With corn supplies projected at a record 16.7 billion bushels and continued oversupply expected, the commodity price recovery needed remains years away. Total farm sector debt is forecast to reach $561.8 billion in 2025 (USDA ERS, February 2025), yet the income to service this debt continues shrinking. USDA’s brutal assessment: Ag economists report that 56% think U.S. agriculture is in recession (Farm Journal’s Ag Economists’ Monthly Monitor).

This economic reality is triggering a fundamental shift in American agriculture’s structure. Land ownership is rapidly giving way to rental arrangements. While specific projections for rental acre increases vary, the trend is clear: The rental market will start expanding significantly.

Though Iowa cash rental rates decreased 2.9% in 2025 to $271 per acre, the first decline since 2019 (Iowa State University), many
farming operations struggle to generate profits. Many analysts suggest this dip is temporary, as rental rates and land prices will have to find some equilibrium.

A New Investment Priority

Amid this crisis, one investment category offers opportunity: production efficiency technology. Well-implemented efficiency investments can deliver 15% to 30% profitability improvements with manageable risk and measurable benefits. Producers must adopt these ROI technologies soon to distinguish themselves as best-of-breed operators.

The same cash or equity down payment used for land purchase could drive efficiencies across all acres currently owned and rented. Critical areas include precision fertilizer systems, GPS guidance systems, variable rate technology and comprehensive precision agriculture systems that can achieve up to double-digit ROI on large-scale operations in optimal conditions.

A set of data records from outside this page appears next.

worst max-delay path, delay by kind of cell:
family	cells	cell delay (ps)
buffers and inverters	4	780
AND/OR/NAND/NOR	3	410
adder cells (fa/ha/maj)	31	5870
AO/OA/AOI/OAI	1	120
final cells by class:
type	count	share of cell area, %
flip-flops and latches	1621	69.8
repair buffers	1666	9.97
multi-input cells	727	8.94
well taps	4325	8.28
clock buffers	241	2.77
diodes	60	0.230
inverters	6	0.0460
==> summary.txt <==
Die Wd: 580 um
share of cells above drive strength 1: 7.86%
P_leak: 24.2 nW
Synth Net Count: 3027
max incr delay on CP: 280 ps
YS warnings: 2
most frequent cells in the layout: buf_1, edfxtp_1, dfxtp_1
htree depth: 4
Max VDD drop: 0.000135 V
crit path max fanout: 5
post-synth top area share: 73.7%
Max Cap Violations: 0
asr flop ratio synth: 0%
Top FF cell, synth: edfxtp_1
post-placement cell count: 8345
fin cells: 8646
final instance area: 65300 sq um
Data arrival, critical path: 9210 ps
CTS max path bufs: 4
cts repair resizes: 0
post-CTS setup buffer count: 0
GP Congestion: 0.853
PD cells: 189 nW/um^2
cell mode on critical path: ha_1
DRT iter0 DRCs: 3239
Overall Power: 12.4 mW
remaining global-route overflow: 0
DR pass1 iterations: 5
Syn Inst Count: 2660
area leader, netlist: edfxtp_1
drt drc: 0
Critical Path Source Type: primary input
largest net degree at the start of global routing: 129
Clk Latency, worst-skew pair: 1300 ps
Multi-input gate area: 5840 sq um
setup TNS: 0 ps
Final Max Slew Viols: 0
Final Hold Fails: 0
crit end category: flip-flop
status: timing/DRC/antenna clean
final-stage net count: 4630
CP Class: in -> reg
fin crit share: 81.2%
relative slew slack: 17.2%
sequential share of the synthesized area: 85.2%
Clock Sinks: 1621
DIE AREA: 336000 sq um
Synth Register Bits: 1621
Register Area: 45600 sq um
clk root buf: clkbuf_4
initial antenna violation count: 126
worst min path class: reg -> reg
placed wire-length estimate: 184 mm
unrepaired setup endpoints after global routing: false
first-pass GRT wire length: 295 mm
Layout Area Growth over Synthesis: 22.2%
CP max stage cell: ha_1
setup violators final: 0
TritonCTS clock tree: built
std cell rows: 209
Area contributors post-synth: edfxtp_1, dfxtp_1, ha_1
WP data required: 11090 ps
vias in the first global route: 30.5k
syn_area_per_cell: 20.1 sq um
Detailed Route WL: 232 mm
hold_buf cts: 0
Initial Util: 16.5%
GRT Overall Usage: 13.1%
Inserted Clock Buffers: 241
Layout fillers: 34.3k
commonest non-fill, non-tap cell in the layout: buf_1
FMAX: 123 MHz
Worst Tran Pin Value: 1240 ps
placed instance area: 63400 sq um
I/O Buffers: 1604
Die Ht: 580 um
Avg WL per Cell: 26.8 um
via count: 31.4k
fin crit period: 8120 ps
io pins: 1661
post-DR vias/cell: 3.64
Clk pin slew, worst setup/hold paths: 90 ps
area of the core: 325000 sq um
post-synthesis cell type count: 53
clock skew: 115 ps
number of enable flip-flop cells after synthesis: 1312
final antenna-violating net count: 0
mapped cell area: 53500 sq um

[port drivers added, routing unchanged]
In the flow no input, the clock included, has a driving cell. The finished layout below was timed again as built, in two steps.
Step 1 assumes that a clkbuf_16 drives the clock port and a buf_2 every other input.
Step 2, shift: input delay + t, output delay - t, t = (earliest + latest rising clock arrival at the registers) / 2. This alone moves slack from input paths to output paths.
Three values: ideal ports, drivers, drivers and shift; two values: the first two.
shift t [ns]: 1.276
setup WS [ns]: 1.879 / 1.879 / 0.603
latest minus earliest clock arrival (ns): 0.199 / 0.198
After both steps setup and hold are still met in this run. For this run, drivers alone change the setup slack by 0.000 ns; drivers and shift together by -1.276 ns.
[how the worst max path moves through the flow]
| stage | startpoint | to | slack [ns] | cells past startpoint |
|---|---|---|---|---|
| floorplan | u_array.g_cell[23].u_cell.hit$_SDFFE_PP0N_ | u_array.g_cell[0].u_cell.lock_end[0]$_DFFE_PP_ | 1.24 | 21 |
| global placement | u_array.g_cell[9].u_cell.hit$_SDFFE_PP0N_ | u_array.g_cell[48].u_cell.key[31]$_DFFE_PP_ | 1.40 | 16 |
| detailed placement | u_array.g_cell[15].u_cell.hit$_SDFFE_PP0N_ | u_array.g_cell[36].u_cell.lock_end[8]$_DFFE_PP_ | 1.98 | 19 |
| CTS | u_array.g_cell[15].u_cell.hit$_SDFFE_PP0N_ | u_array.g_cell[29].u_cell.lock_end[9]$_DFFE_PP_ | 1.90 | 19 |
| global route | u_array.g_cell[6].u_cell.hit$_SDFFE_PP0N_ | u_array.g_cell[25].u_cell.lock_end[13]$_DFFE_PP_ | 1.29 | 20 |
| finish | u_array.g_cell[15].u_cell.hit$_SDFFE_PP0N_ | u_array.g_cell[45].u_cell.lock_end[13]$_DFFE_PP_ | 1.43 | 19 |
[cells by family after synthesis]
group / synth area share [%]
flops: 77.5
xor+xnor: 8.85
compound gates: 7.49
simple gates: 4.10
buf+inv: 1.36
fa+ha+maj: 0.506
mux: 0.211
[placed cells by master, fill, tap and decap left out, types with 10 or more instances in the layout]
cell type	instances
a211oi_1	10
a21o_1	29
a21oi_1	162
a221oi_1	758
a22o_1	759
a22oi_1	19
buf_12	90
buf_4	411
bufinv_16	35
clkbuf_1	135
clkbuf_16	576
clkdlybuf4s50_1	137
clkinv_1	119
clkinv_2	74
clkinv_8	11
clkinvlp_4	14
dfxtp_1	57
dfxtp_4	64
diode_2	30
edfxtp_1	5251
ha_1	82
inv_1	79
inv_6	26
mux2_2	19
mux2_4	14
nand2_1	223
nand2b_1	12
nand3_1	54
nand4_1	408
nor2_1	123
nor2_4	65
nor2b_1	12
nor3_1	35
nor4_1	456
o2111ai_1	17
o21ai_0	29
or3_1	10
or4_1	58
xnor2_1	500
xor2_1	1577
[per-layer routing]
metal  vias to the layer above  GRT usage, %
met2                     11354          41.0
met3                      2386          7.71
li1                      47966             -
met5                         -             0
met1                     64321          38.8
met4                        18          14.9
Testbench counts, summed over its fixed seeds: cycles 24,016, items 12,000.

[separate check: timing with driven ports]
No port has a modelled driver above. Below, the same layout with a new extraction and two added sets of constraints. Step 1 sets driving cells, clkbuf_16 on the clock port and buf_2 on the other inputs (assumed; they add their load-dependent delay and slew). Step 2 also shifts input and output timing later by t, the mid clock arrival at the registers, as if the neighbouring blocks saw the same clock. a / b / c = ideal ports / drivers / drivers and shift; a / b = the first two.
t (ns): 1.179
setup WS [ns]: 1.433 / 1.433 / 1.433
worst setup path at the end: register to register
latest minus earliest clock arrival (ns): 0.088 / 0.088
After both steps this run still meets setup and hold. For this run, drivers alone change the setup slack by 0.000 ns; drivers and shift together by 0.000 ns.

Maximizing efficiency gains can mean survival in the downturn, but they cannot overcome the economics of $11,467-per-acre land with USDA’s projected $3.90 corn.

What Comes Next

The path forward requires recognizing this as a structural transformation. Land prices need 30% to 40% declines, corn prices need recovery above $5.50 per bushel, or interest rates need to drop to 4% to 5% to restore purchase viability. None appear imminent.

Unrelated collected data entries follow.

Context: an optimization exercise on an open-source flow, tuned for small area. The choices shown serve that exercise and are no tape-out recipe.
In this exercise RTL edits were held to simulation tests only and were not proved equivalent to the original.
No activity file was given, so power comes from the tool's default toggle rates.

## lane 3
==> flow/design.v <==
`timescale 1ns/1ns
package jhp_pkg;
    typedef logic [8-1:0]               byte_t;
    typedef logic [15:0]                          seg_len_t;   
    typedef logic [15:0]                          dim_t;       
    typedef logic [3:0]                           ncomp_t;
    typedef logic [3:0]                           samp_t;      
    typedef logic [$clog2(2)-1:0]       qt_id_t;
    typedef logic [$clog2(64)-1:0]   qt_idx_t;
    typedef logic [1:0]                           comp_idx_t;
    typedef enum logic [2:0] {
        HUNT, MARKER_ID, LEN_HI, LEN_LO, BODY
    } scan_state_t;
    typedef enum logic [3:0] {
        SOF_PREC, SOF_H_HI, SOF_H_LO, SOF_W_HI, SOF_W_LO, SOF_NCOMP,
        SOF_C_ID, SOF_C_SAMP, SOF_C_QT, SOF_TAIL,
        DQT_INFO, DQT_READ, SOS_BODY, IGNORE
    } seg_state_t;
endpackage
`timescale 1ns/1ns
module qt_rd_mux (
    input  logic [1023:0] ring,
    input  logic [127:0]  rsel,
    output logic [7:0]    qt_rd_data
);
    for (genvar i = 0; i < 8; i++) begin : g_bit
        logic [42:0] l1;     
        logic [10:0] l2;     
        logic [2:0]  l3;     
        for (genvar g = 0; g < 42; g++) begin : g_l1
            jhp_aoi222 u (
                .a0(ring[8*(3*g)   + i]), .s0(rsel[3*g]),
                .a1(ring[8*(3*g+1) + i]), .s1(rsel[3*g+1]),
                .a2(ring[8*(3*g+2) + i]), .s2(rsel[3*g+2]),
                .y (l1[g]));
        end
        jhp_aoi22 u_l1_last (
            .a0(ring[8*126 + i]), .s0(rsel[126]),
            .a1(ring[8*127 + i]), .s1(rsel[127]),
            .y (l1[42]));
        for (genvar g = 0; g < 10; g++) begin : g_l2
            jhp_nand4 u (.a(l1[4*g]), .b(l1[4*g+1]), .c(l1[4*g+2]), .d(l1[4*g+3]), .y(l2[g]));
        end
        jhp_nand3 u_l2_last (.a(l1[40]), .b(l1[41]), .c(l1[42]), .y(l2[10]));
        jhp_nor4 u_l3_0 (.a(l2[0]), .b(l2[1]), .c(l2[2]), .d(l2[3]), .y(l3[0]));
        jhp_nor4 u_l3_1 (.a(l2[4]), .b(l2[5]), .c(l2[6]), .d(l2[7]), .y(l3[1]));
        jhp_nor3 u_l3_2 (.a(l2[8]), .b(l2[9]), .c(l2[10]), .y(l3[2]));
        jhp_nand3 u_l4 (.a(l3[0]), .b(l3[1]), .c(l3[2]), .y(qt_rd_data[i]));
    end
endmodule
module jhp_aoi222 (
    input  logic a0, s0, a1, s1, a2, s2,
    output logic y
);
    assign y = ~((a0 & s0) | (a1 & s1) | (a2 & s2));
endmodule
module jhp_aoi22 (
    input  logic a0, s0, a1, s1,
    output logic y
);
    assign y = ~((a0 & s0) | (a1 & s1));
endmodule
module jhp_nand4 (
    input  logic a, b, c, d,
    output logic y
);
    assign y = ~(a & b & c & d);
endmodule
module jhp_nand3 (
    input  logic a, b, c,
    output logic y
);
    assign y = ~(a & b & c);
endmodule
module jhp_nor4 (
    input  logic a, b, c, d,
    output logic y
);
    assign y = ~(a | b | c | d);
endmodule
module jhp_nor3 (
    input  logic a, b, c,
    output logic y
);
    assign y = ~(a | b | c);
endmodule
`timescale 1ns/1ns
module jpeg_header_parser (
    input  logic                       clk,
    input  logic                       rst_n,
    input  logic                       byte_valid,
    input  logic [7:0]                 byte_in,
    output logic                       byte_credit,
    output logic [15:0]                img_height,
    output logic [15:0]                img_width,
    output logic [3:0]                 num_components,
    output logic [3*4-1:0] comp_h_samp,      
    output logic [3*4-1:0] comp_v_samp,      
    output logic [3-1:0]   comp_quant_id,    
    output logic                       start_scan,
    input  logic                       qt_rd_table,
    input  logic [5:0]                 qt_rd_index,
    output logic [7:0]                 qt_rd_data
);
    localparam int NRING = 16;           
    logic [7:0] fmem [4];
    logic [1:0] wr_ptr, rd_ptr;
    logic [2:0] fcount;
    logic       avail, pop;
    logic [7:0] b;
    assign avail       = (fcount != 3'd0);
    assign b           = fmem[rd_ptr];
    assign byte_credit = pop;
    always_ff @(posedge clk) begin
        if (byte_valid)
            fmem[wr_ptr] <= byte_in;
    end
    always_ff @(posedge clk or negedge rst_n) begin
        if (!rst_n) begin
            wr_ptr <= '0;
            rd_ptr <= '0;
            fcount <= '0;
        end else begin
            if (byte_valid)
                wr_ptr <= wr_ptr + 2'd1;
            if (pop)
                rd_ptr <= rd_ptr + 2'd1;
            fcount <= fcount + {2'b00, byte_valid} - {2'b00, pop};
        end
    end
    localparam logic [2:0] HUNT = 3'd0, MID = 3'd1, LHI = 3'd2, LLO = 3'd3, BODY = 3'd4;
    localparam logic [1:0] SG_OTH = 2'd0, SG_SOF = 2'd1, SG_DQT = 2'd2, SG_SOS = 2'd3;
    logic [2:0]  fst;
    logic [15:0] rem;            
    logic [1:0]  seg;
    logic [5:0]  cnt;            
    logic        info;           
    logic        keep;           
    logic        tbl;            
    logic        clr;            
    logic [2:0]  m;              
    logic        in_body, last, standalone;
    logic        is_sof, is_dqt;
    logic        do_write, aligned, wr_en;
    assign in_body    = (fst == BODY);
    assign last       = (rem == 16'd3);
    assign standalone = (b == 8'h00) || (b == 8'h01) || (b[7:4] == 4'hD && b[3:0] <= 4'd9);
    assign is_sof     = in_body && (seg == SG_SOF);
    assign is_dqt     = in_body && (seg == SG_DQT);
    assign do_write   = is_dqt && !info && keep;
    assign aligned    = (cnt[2:0] + m == 3'd0);       
    assign pop        = avail && !start_scan && (!do_write || aligned);
    always_ff @(posedge clk or negedge rst_n) begin
        if (!rst_n) begin
            fst        <= HUNT;
            start_scan <= 1'b0;
            clr        <= 1'b1;
            m          <= '0;
        end else begin
            clr <= 1'b0;
            m   <= m - 3'd1;
            if (pop) begin
                case (fst)
                    HUNT: if (b == 8'hFF) fst <= MID;
                    MID: begin
                        if (standalone)       fst <= HUNT;
                        else if (b != 8'hFF)  fst <= LHI;
                    end
                    LHI: fst <= LLO;
                    LLO: fst <= (rem[15:8] != 8'd0 || b > 8'd2) ? BODY : HUNT;
                    default: begin
                        if (last) begin
                            fst <= HUNT;
                            if (seg == SG_SOS)
                                start_scan <= 1'b1;      
                        end
                    end
                endcase
            end
        end
    end
    always_ff @(posedge clk) begin
        if (pop) begin
            case (fst)
                MID: begin
                    case (b)
                        8'hC0: seg <= SG_SOF;
                        8'hDB:  seg <= SG_DQT;
                        8'hDA:  seg <= SG_SOS;
                        default:      seg <= SG_OTH;
                    endcase
                end
                LHI: rem[15:8] <= b;
                LLO: begin
                    rem[7:0] <= b;
                    cnt      <= '0;
                    info     <= 1'b1;
                end
                BODY: begin
                    rem <= rem - 16'd1;
                    if (seg == SG_SOF) begin
                        if (cnt[3:0] != 4'd15)
                            cnt <= cnt + 6'd1;
                    end else if (seg == SG_DQT) begin
                        if (info) begin
                            info <= 1'b0;
                            keep <= (b[3:1] == 3'd0);
                            tbl  <= b[0];
                        end else begin
                            cnt <= cnt + 6'd1;
                            if (cnt == 6'd63)
                                info <= 1'b1;
                        end
                    end
                end
                default: ;
            endcase
        end
    end
    logic [7:0] fb;
    logic       sof_pop;
    assign fb      = clr ? 8'h00 : b;
    assign sof_pop = pop && is_sof;
    always_ff @(posedge clk) begin
        if (clr || (sof_pop && cnt[3:0] == 4'd1)) img_height[15:8] <= fb;
        if (clr || (sof_pop && cnt[3:0] == 4'd2)) img_height[7:0]  <= fb;
        if (clr || (sof_pop && cnt[3:0] == 4'd3)) img_width[15:8]  <= fb;
        if (clr || (sof_pop && cnt[3:0] == 4'd4)) img_width[7:0]   <= fb;
        if (clr || (sof_pop && cnt[3:0] == 4'd5)) num_components   <= fb[3:0];
        for (int c = 0; c < 3; c++) begin
            if (clr || (sof_pop && cnt[3:0] == 4'(7 + 3*c) && num_components > 4'(c))) begin
                comp_h_samp[4*c +: 4] <= fb[7:4];
                comp_v_samp[4*c +: 4] <= fb[3:0];
            end
            if (clr || (sof_pop && cnt[3:0] == 4'(8 + 3*c) && num_components > 4'(c)))
                comp_quant_id[c] <= fb[0];
        end
    end
    logic [7:0] ring [NRING][8];
    logic [3:0] wring;
    assign wr_en = pop && do_write;
    assign wring = {tbl, cnt[5:3]};
    always_ff @(posedge clk) begin
        for (int j = 0; j < NRING; j++) begin
            for (int p = 1; p < 8; p++)
                ring[j][p-1] <= ring[j][p];
            ring[j][7] <= (wr_en && wring == 4'(j)) ? b : ring[j][0];
        end
    end
    logic [7:0]      lsel;
    logic [15:0]     hsel;
    logic [127:0]    rsel;
    logic [1023:0]   rflat;
    logic [7:0]      rdata;
    always_comb begin
        for (int p = 0; p < 8; p++)
            lsel[p] = (qt_rd_index[2:0] == 3'(p) - m);
        hsel = '0;
        hsel[{qt_rd_table, qt_rd_index[5:3]}] = 1'b1;
        for (int j = 0; j < NRING; j++)
            for (int p = 0; p < 8; p++) begin
                rsel[8*j+p]          = hsel[j] & lsel[p];
                rflat[8*(8*j+p) +: 8] = ring[j][p];
            end
    end
    qt_rd_mux qt_rd_mux_inst (.ring(rflat), .rsel, .qt_rd_data(rdata));
    always_ff @(posedge clk) qt_rd_data <= rdata;
endmodule
Settings: LEC_CHECK=0, CAP_MARGIN=20, CORE_MARGIN=2, CORE_UTILIZATION=65, GPL_TIMING_DRIVEN=0, PLACE_DENSITY=0.78, SLEW_MARGIN=20, SYNTH_HIERARCHICAL=1; clock period 5.0 ns.
standard.sh (not shown) runs the stock make flow with config.mk's settings and CLKGATE_MAP_FILE= SYNTH_SCRIPT=/design/flow/synth_recipe.tcl, a recipe that flattens the netlist after the stock synthesis.
==> flow/flow/run.sh <==
#!/bin/bash
# Standard layout with three changes: port buffers use the smallest buffer,
# and the clock tree uses clkbuf_8 in clusters of 20 sinks without dummy loads.
set -euo pipefail
export BUFFER_PORTS_ARGS="-buffer_cell sky130_fd_sc_hd__buf_1"
export CTS_ARGS="-sink_clustering_enable -repair_clock_nets -buf_list sky130_fd_sc_hd__clkbuf_8 -sink_clustering_size 20 -sink_clustering_max_diameter 50 -dont_use_dummy_load"
bash standard.sh > standard.log 2>&1
## Diff of input files: lane 1 against lane 3
Settings: PLACE_DENSITY changed from 0.78 to 0.7; CORE_UTILIZATION changed from 65 to 55.
==> flow/flow/run.sh <==
#!/bin/bash
# Standard layout with three changes: port buffers use the smallest buffer,
# and the clock tree uses clkbuf_8 in clusters of 16 sinks without dummy loads.
set -euo pipefail
export BUFFER_PORTS_ARGS="-buffer_cell sky130_fd_sc_hd__buf_1"
export CTS_ARGS="-sink_clustering_enable -repair_clock_nets -buf_list sky130_fd_sc_hd__clkbuf_8 -sink_clustering_size 16 -sink_clustering_max_diameter 50 -dont_use_dummy_load"
bash standard.sh > standard.log 2>&1
- Max freq lane 3 -> lane 1: degraded
- Summary of lane 1 over lane 3: design area rose by 1.1%, worst setup slack after layout fell by 130 ps, post-route non-filler standard cell count rose by about 4%, via count fell by 183.
- Summary of lane 1 over lane 3: combinational power was more or less identical; max-slew violation count was more or less identical; met3 layer usage reported by global route went down by 0.57 points.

Over 50% of U.S. cropland is rented (2022 Census of Agriculture); that is expected to grow. Only the strongest operators will remain as landowners, while others transition to tenant farming with reduced equity-building opportunities.

This turnover in land ownership will mainly occur via generational transfers — from farming families to heirs who may no longer be bound to the land’s legacy. These inheritance-driven transitions will fundamentally reshape rural America’s ownership patterns, often favoring rental arrangements over continued family farming operations.

For farmers, immediate priorities include maximizing operational efficiency through technology, securing flexible rental agreements and building cash reserves for the inevitable land price correction. The bigger question is: Can policymakers, lenders and farmers navigate this transition while maintaining productive capacity and preserving rural communities?

It’s time to get to work, as the math doesn’t lie, and this transformation has begun.

Author’s Note: As of this article’s writing, the Fed had not held its September meeting. In August, it indicated that a .025% rate cut might be forthcoming; rates would still be 2.5 percentage points higher (161%) than before the pandemic.


Steve Cubbage is a precision ag consultant and farmer from Nevada, Mo. He is the founder of Longitude 94, an agriculture sustainability and technology consulting business.